Dos botellas y una charla de por medio

Actualizado
  • 02/11/2014 01:00
Creado
  • 02/11/2014 01:00
El hombre sentado en la barra finge conversar conmigo. El toma Coca Cola, yo me bajo una pinta

El hombre que desde la adolescencia no hace más que correr para matar el recuerdo, para matar lo ya muerto, se ha sentado junto a mí en la barra de la cantina. Yo he escrito sobre él, usé y tergiversé su historia en una de mis novelas. Nunca le he dirigido la palabra. Ahora es mi oportunidad; sin embargo, no lo hago de inmediato. He escuchado, aunque eso no lo he mencionado en mis textos, que en ocasiones ha reaccionado violentamente ante la gente que ha intentado entablar conversación con él. Sopeso mis movimientos y acciones. Quiero que el hombre se acostumbre a mi cercanía y a la posibilidad de la palabra. Dejo pasar un tiempo prudente. Bebo el último trago de mi cerveza, tomo valor y sin pensarlo más le pregunto si todavía corre. Me ha respondido que sí. Su respuesta ha sido llana y expedita. Me ha hablado sin mirarme, con los ojos fijos en el televisor, las yemas de los dedos apoyados en los flancos de la botella de cola que ha pedido, casi acariciándola, sintiendo, tal vez, el frío del vidrio. Luego me dedica una mirada que dura medio segundo y dice que sigue corriendo pero con menos frecuencia; corre cerca del río y de la montaña que está al lado del potrero de mi tío. Me sorprende que conozca ese dato. Siempre pensé que él, metido en su propio mundo, no tenía tiempo para saber quién era dueño de tal o cual potrero. Al hombre le faltan algunos dientes, y recuerdo aquella anécdota que lo involucra a él en una pelea callejera. Yo bebo mi cerveza y meto los ojos en el libro que he traído conmigo; finjo leer. Él bebe su gaseosa y mira las noticias de última hora. Por un momento pienso que, así como yo finjo leer, él ha fingido hablar conmigo.

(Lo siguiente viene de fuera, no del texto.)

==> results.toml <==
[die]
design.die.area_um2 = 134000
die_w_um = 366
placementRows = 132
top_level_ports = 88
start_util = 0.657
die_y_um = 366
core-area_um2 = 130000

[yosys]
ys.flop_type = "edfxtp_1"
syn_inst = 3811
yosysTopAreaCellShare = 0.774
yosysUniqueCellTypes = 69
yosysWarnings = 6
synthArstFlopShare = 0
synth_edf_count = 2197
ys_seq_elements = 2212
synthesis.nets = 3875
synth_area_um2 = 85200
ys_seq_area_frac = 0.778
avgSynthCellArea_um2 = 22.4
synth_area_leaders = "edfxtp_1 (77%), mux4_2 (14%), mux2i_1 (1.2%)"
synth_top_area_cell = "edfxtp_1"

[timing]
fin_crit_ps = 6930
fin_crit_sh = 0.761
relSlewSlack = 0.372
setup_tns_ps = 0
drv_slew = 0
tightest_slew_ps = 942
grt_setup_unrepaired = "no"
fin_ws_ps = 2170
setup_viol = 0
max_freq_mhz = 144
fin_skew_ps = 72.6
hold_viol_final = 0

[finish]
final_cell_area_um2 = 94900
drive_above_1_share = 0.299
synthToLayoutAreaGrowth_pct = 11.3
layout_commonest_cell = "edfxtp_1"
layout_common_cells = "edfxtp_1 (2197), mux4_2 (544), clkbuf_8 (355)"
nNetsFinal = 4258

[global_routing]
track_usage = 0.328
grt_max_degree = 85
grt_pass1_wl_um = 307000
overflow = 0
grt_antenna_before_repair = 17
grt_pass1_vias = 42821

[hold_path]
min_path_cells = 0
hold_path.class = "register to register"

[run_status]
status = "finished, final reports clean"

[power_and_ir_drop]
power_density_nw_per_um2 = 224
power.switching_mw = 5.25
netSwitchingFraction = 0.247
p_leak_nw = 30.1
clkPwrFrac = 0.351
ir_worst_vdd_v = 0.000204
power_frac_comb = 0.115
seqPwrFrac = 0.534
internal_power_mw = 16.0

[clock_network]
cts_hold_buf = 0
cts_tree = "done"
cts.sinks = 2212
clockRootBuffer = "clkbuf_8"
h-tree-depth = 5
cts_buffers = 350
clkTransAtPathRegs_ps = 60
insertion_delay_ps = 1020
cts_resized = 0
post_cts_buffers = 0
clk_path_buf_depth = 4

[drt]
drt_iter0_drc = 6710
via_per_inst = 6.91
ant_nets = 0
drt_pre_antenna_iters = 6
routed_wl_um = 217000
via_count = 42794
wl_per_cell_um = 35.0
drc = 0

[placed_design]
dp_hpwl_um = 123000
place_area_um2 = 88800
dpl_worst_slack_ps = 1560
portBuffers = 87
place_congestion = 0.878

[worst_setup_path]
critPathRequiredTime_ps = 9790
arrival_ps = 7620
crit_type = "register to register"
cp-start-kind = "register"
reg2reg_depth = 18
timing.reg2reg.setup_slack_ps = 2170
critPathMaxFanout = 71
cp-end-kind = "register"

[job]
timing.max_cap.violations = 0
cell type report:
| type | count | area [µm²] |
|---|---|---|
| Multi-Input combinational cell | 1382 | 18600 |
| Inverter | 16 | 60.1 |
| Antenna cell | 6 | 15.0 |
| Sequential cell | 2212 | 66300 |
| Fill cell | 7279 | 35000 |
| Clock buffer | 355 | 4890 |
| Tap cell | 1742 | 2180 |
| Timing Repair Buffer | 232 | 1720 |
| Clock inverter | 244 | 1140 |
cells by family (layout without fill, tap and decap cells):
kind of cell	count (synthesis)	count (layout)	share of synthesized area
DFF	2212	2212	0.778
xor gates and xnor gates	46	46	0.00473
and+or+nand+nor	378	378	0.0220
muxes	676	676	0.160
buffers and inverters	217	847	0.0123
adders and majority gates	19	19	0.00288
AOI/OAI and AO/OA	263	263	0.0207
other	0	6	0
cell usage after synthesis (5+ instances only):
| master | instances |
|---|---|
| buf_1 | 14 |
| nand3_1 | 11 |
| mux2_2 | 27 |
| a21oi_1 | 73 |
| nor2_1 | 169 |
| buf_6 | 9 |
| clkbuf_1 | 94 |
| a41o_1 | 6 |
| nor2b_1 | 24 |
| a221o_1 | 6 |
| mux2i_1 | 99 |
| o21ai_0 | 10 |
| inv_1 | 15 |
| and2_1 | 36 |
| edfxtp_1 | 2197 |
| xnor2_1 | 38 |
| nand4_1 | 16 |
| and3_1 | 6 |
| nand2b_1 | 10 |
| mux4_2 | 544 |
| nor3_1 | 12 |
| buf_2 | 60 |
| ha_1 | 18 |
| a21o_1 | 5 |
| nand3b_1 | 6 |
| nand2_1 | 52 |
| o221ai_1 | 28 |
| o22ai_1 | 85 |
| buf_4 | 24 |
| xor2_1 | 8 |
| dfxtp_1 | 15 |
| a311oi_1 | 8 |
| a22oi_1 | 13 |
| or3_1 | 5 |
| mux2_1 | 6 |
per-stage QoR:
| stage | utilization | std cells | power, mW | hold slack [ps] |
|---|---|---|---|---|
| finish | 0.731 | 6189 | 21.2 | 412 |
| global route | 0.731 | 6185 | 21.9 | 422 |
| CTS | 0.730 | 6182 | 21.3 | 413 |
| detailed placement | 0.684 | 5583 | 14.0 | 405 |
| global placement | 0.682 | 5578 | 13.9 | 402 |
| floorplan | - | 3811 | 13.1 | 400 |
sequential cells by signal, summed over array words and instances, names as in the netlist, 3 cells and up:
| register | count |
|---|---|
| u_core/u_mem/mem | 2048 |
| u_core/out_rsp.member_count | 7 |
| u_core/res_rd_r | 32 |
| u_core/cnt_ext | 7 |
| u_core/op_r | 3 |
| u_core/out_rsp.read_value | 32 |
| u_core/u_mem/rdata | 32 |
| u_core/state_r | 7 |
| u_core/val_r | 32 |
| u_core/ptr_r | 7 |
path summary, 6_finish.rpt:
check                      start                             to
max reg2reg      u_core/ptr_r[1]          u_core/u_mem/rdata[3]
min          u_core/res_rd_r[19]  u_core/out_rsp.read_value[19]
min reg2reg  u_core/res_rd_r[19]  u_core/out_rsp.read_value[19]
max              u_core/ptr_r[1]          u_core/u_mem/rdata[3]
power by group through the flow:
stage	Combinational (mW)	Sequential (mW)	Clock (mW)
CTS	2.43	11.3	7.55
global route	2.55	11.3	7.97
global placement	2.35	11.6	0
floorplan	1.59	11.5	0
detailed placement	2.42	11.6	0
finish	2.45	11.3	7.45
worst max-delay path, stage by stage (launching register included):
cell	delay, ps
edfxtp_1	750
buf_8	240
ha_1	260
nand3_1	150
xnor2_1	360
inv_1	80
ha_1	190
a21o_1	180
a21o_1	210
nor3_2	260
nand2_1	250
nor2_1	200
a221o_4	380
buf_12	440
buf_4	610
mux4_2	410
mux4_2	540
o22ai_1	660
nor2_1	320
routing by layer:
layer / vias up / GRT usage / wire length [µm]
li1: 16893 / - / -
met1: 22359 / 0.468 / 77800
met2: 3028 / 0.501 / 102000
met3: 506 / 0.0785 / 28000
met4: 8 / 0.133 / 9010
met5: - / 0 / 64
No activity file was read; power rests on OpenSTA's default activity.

Levanto la cabeza y miro la tarde. El sol no está. La noche ya viene. La noche viene lenta. Paso una página, pido otra cerveza y leo un primer párrafo, y justo cuando estoy retomando el hilo de la lectura, dispuesto a abandonar toda esperanza de una conversación profunda y extendida, ya satisfecho con el puñado de palabras que he recibido - que, en efecto, han sido más de las que esperaba - el hombre me dice que corre tres veces por semana, temprano, antes de que salga el sol, que por lo menos una vez al mes decide no tomar el atajo acostumbrado con dirección al río; que, por lo contrario, corre por el camino principal, por lo cual pasa frente a mi patio y puede ver por la ventana (que yo siempre tengo abierta a esas horas) que allí estoy, escribiendo, y que siempre se pregunta qué será lo que yo tanto escribo.

El hombre ha hablado y yo he sentido un extraño escalofrío. Lo he disimulado. Ahora soy yo el que callo. Organizo mis pensamientos, tomo un sorbo de cerveza, miro la televisión, regreso la mirada al párrafo y pretendo leer; me preparo para dar una respuesta. Entonces alzo la mirada y veo que el hombre se ha levantado sin hacer el menor ruido, y que ahora está sentado del otro lado de la barra, mirando la televisión sin poner atención a nada de lo que lo rodea. Se ha llevado la gaseosa con él. El hombre acaricia el vidrio frío.